Senior Judge of the United States Court of Appeals for the District of Columbia Circuit
- Incumbent
- Assumed office November 1, 2008

Judge of the United States Court of Appeals for the District of Columbia Circuit
- In office July 16, 1990 – November 1, 2008
- Appointed by: George H. W. Bush
- Preceded by: Spottswood William Robinson III
- Succeeded by: Sri Srinivasan

Personal details
- Born: Arthur Raymond Randolph November 1, 1943 (age 82) Riverside Township, New Jersey, U.S.
- Education: Drexel University (BS) University of Pennsylvania (JD)

= A. Raymond Randolph =

American federal judge (born 1943)

Arthur Raymond Randolph (born November 1, 1943) is an American lawyer and jurist serving as a senior U.S. circuit judge of the U.S. Court of Appeals for the District of Columbia. He was appointed to the D.C. Circuit in 1990 by President George H. W. Bush and assumed senior status in 2008.

==Early life and education==
Randolph was born in Riverside Township, New Jersey, on November 1, 1943. He grew up in two communities in New Jersey: Palmyra and the Glendora section of Gloucester Township. He graduated from Triton Regional High School in 1961 as a member of the school's first graduating class.

Randolph graduated from Drexel University in 1966 with a Bachelor of Science in economics and engineering. At Drexel, he was president of the debate society, vice president of the Student Senate, and a member of the varsity wrestling squad. He then attended the University of Pennsylvania Law School, where he was managing editor of the University of Pennsylvania Law Review. He graduated in 1969 with a Juris Doctor degree, summa cum laude, having been first in his class all three years. To pay college expenses, he concurrently was a General Motors factory worker.

== Career ==
Randolph was a law clerk for Judge Henry Friendly of the U.S. Court of Appeals for the Second Circuit from 1969 to 1970, then began a career in law in Washington, D.C., moving between private practice, government, and academia.

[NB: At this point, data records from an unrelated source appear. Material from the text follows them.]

--- config.mk ---
export PLATFORM = sky130hd
export DESIGN_NAME = counter_as_timer
export DESIGN_NICKNAME = d
export VERILOG_FILES = /design/src/rtl/counter_as_timer.sv
export SDC_FILE = /design/constraint.sdc
export NUM_CORES = 1
export LEC_CHECK = 0
export CAP_MARGIN = 40
export CORE_AREA = 2 2 39 41
export CTS_BUF_LIST = sky130_fd_sc_hd__clkbuf_4 sky130_fd_sc_hd__clkbuf_8
export CTS_CLUSTER_SIZE = 10
export DETAILED_ROUTE_END_ITERATION = 7
export DIE_AREA = 0 0 41 43
export PLACE_DENSITY = 0.36
export SYNTH_ARGS = -nofsm -noshare
export SYNTH_HDL_FRONTEND = slang
export SYNTH_SLANG_ARGS = --single-unit
--- constraint.sdc ---
create_clock -name clk -period 1.01 [get_ports clk]
set_clock_uncertainty 0.2 [all_clocks]
set_input_delay 0.202 -clock clk [delete_from_list [all_inputs] [get_ports clk]]
set_output_delay 0.202 -clock clk [all_outputs]
set_load 0.01 [all_outputs]
--- src/rtl/counter_as_timer.sv ---
`timescale 1ns/100ps
// counter_as_timer: free-running modulo-(MAX+1) counter with a terminal-count tick
// Ports:
//   clk   - system clock, state updates on the rising edge
//   reset - asynchronous active-high reset, clears Q immediately
//   Q     - registered count, $clog2(MAX)+1 bits so it always holds MAX
//   tick  - high while Q == MAX, decoded straight from the register
module counter_as_timer #(
    parameter int MAX = 4
) (
    input  logic                   clk,
    input  logic                   reset,
    output logic [$clog2(MAX):0]   Q,
    output logic                   tick
);
    localparam int W = $clog2(MAX) + 1;
    localparam logic [W-1:0] TERM = W'(MAX);

    // >= rather than == so an out-of-range value (e.g. an upset) reloads 0
    always_ff @(posedge clk or posedge reset)
        if (reset) Q <= '0;
        else       Q <= (Q >= TERM) ? '0 : Q + W'(1);

    assign tick = (Q == TERM);
endmodule

* Word-level counts from Yosys, hierarchy flattened
Cells that the tools add are included.
Storage, ports and cells: input port bits 2, word-level logic and storage cells 5, flip-flop bits (word level) 3
Operators by class: muxes and demuxes 1, magnitude comparators 1, equal/unequal tests 1, $add $sub $neg 1
Operator list (count):
- 3-bit by 1-bit adder with 3-bit output (second input constant) | 1
- 3-bit == test (second input constant) | 1
- 3-bit >= comparator (second input constant) | 1
- 3-bit 2-to-1 mux | 1

* Longest topological paths before layout
Gate-level depths: netlist of the first run.
depth in word-level cells 2, depth in mapped cells 3

* Least setup slack after synthesis of the first run
OpenSTA, ideal clock, no wires.
path type flip-flop to output port, start reg Q[0], end out tick, cell stages (with the launch flop) 4, path buffers 0, arrival 0.792 ns, path slack -0.184 ns, data required time 0.608 ns, cells stage by stage dfrtp_1 -> inv_1 -> ha_1 -> and2_1
Between the ends: cells in the longest elaborated chain, start to end 1
Ends and longest elaborated chain:
- from (decl) | line 13 | output logic [$clog2(MAX):0] Q,
- from (signal assigned) | line 22 | else Q <= (Q >= TERM) ? '0 : Q + W'(1);
- 3-bit == test | line 24 | assign tick = (Q == TERM);
- to (decl) | line 14 | output logic tick
Every way passes these cells.

* Worst setup path in the final report of the first run
Ends and elaborated chain as after synthesis.

==> metrics.md, run 1 <==
| Metric | Value |
|---|---|
| Worst min path class | in2async |
| CTS sink cnt | 3 |
| Post-synthesis cell count | 12 |
| Biggest regs | Q (3) |
| Worst slew pin tran | 136 ps |
| Max reg flops | 3 |
| FILL cells | 162 |
| Worst setup margin | -410 ps |
| CORE AREA | 1380 sq um |
| Largest family of logic cells by synthesized area | adder cells |
| Number of enable flip-flop cells after synthesis | 0 |
| DR iter-0 viols | 0 |
| First-pass GRT wire length | 496 um |
| DRC viols | 0 |
| Post-Syn Nets | 16 |
| Clock H-tree levels | 1 |
| Total Neg Setup Slack | -1500 ps |
| Max VDD drop | 366 uV |
| Number of cells after detailed placement | 36 |
| Final ANT Viol Nets | 0 |
| Worst-skew pair later-pin latency | 230 ps |
| Yosys reg bits | 3 |
| Predominant post-synthesis flop cell | dfrtp_1 |
| Outcome | finished, violations left |
| Grt ovf | 0 |
| Area delta synth->final | 126% |
| FF+latch area | 75.1 sq um |
| NumNets Final | 30 |
| Worst hold slack | -58.2 ps |
| Pwr dens | 1200 nW/um^2 |
| Failing checks | negative hold slack, negative setup slack |
| Largest reg by FF count | Q |
| Crit start category | flop |
| Setup CP Type | reg2out |
| Data required, critical path | 610 ps |
| R2r endpoint | Q[2] |
| Die area | 1760 sq um |
| Overall Power | 0.365 mW |
| Crit path DAT | 1020 ps |
| Crit-path cells | inv_2 > ha_4 > and2_4 > buf_6 |
| Vias in the first global route | 136 |
| Post-layout util | 0.219 |
| Layout cells sized above 1 | 0.720 |
| Synth top area cells | dfrtp_1 (56%), ha_1 (19%), nor2b_1 (9.3%), inv_1 (8.4%), and2_1 (4.7%) |
| Cell variety after synth | 6 |
| Slew Viols, Final | 0 |
| Routed WL | 319 um |
| Post-synthesis simple-gate area fraction | 0.168 |
| Top-area cell type share of the netlist area | 0.561 |
| Fmax | 704 MHz |
| Crit-path max FO | 2 |
| Post-synthesis xor/xnor area fraction | 0 |
| Die Wd | 41 um |
| Min Tclk post-route | 1420 ps |
| Root buffer cell | clkbuf_4 |
| Initial antenna violation count | 0 |
| Clk buf depth | 2 |
| Max incr delay on CP | 360 ps |
| Port Buffers | 5 |
| Mux cell area share after synthesis | 0 |
| Worst Setup EP | tick |
| Area of the multi-input gates | 77.6 sq um |
| Max Cap Violations | 0 |
| FFs w/ async S/R, synth | 1.00 |
| Synthesized area | 134 sq um |
| Initial Util | 0.0967 |
| Sequential share of the synthesized area | 0.561 |
| Clock buffer count from CTS | 3 |
| DRT Pass-1 Iters | 1 |
| Largest area contributor in the netlist | dfrtp_1 |
| Post-Syn Area per Cell | 11.2 sq um |
| Row count | 14 |
| Hold Violations, Final | 3 |
| Clock slew at reported path FFs | 40 ps |
| Reg2reg start | Q[0] |
| Post-route clock period utilization | 1.41 |
| Critical path endpoint category | primary output |
| Synth Area in Adders | 0.187 |
| RePlAce Congestion | 0.535 |
| Endpoints failing setup | 6 |
| Worst R2R Setup Slack | -240 ps |
| YS warnings | 0 |
| GRT Util Overall | 0.0513 |
| Vias | 122 |
| Synth top cells by count | dfrtp_1 (3), inv_1 (3), ha_1 (2), nor2b_1 (2) |
| Lkg Pwr | 0.139 nW |
| Wire per inst | 7.78 um |
| Pre-CTS WS | -591 ps |
| Non-Filler Instances | 41 |
| CTS tree | done |
| IO Pins | 6 |
| RSZ-0062 raised after global routing | true |
| CP max stage cell | dfrtp_1 |
| Worst Setup SP | Q[0] |
| Slew headroom | 0.910 |
| Compound-gate portion of the synthesized area | 0 |
| Vias/cell | 2.98 |
| Reg2Reg Depth | 4 |
| DIE HEIGHT | 43 um |
| Largest net degree at the start of global routing | 4 |
| Antenna diode count | 0 |
==> power breakdown <==
part	switching, mW	total [mW]	internal (mW)
Combinational	0.00268	0.00631	0.00362
Sequential	0	0.121	0.121
Clock	0.0625	0.237	0.175
Total	0.0652	0.365	0.299
==> critical path, delay by kind of cell, from the launching register on <==
family / cells / cell delay, ps
DFF: 1 / 360
buffers and inverters: 2 / 160
adders and majority gates: 1 / 140
and+or+nand+nor: 1 / 120
==> metal layers <==
layer	GRT usage	routed length, um
met1	0.0421	126
met2	0.0625	151
met3	0.0314	41
met4	0.0800	0
met5	0	0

He started as an Assistant to the United States Solicitor General for three years, briefing and arguing cases in the Supreme Court of the United States. In 1973 he went into private practice at the law firm Miller, Cassidy, Larroca & Lewin (now part of Baker Botts), where he represented government officials in the Watergate controversy, including former Attorney General Richard Kleindeinst and then President Richard Nixon after the President left office.

Randolph returned to the Department of Justice as Deputy U.S. Solicitor General to Solicitor General Robert H. Bork from 1975 to 1977. He was also a adjunct Professor at Georgetown University Law Center from 1974 to 1978, teaching civil procedure and injunctions. In 1979, Randolph was appointed Special Counsel to the Committee on Standards of Official Conduct of the United States House of Representatives, remaining in this position until 1980. Then in private practice he became a partner at Pepper Hamilton (now Troutman Pepper) until his judicial appointment in 1990.

He held a number of positions while in private practice, including Special Assistant Attorney General for the states of New Mexico (1985–90), Utah (1986–1990) and Montana (1983–1990). He also served as a member of the Advisory Panel of the Federal Courts Study Committee. From 1971 until his appointment to the court in 1990, Randolph argued 25 times in the United States Supreme Court.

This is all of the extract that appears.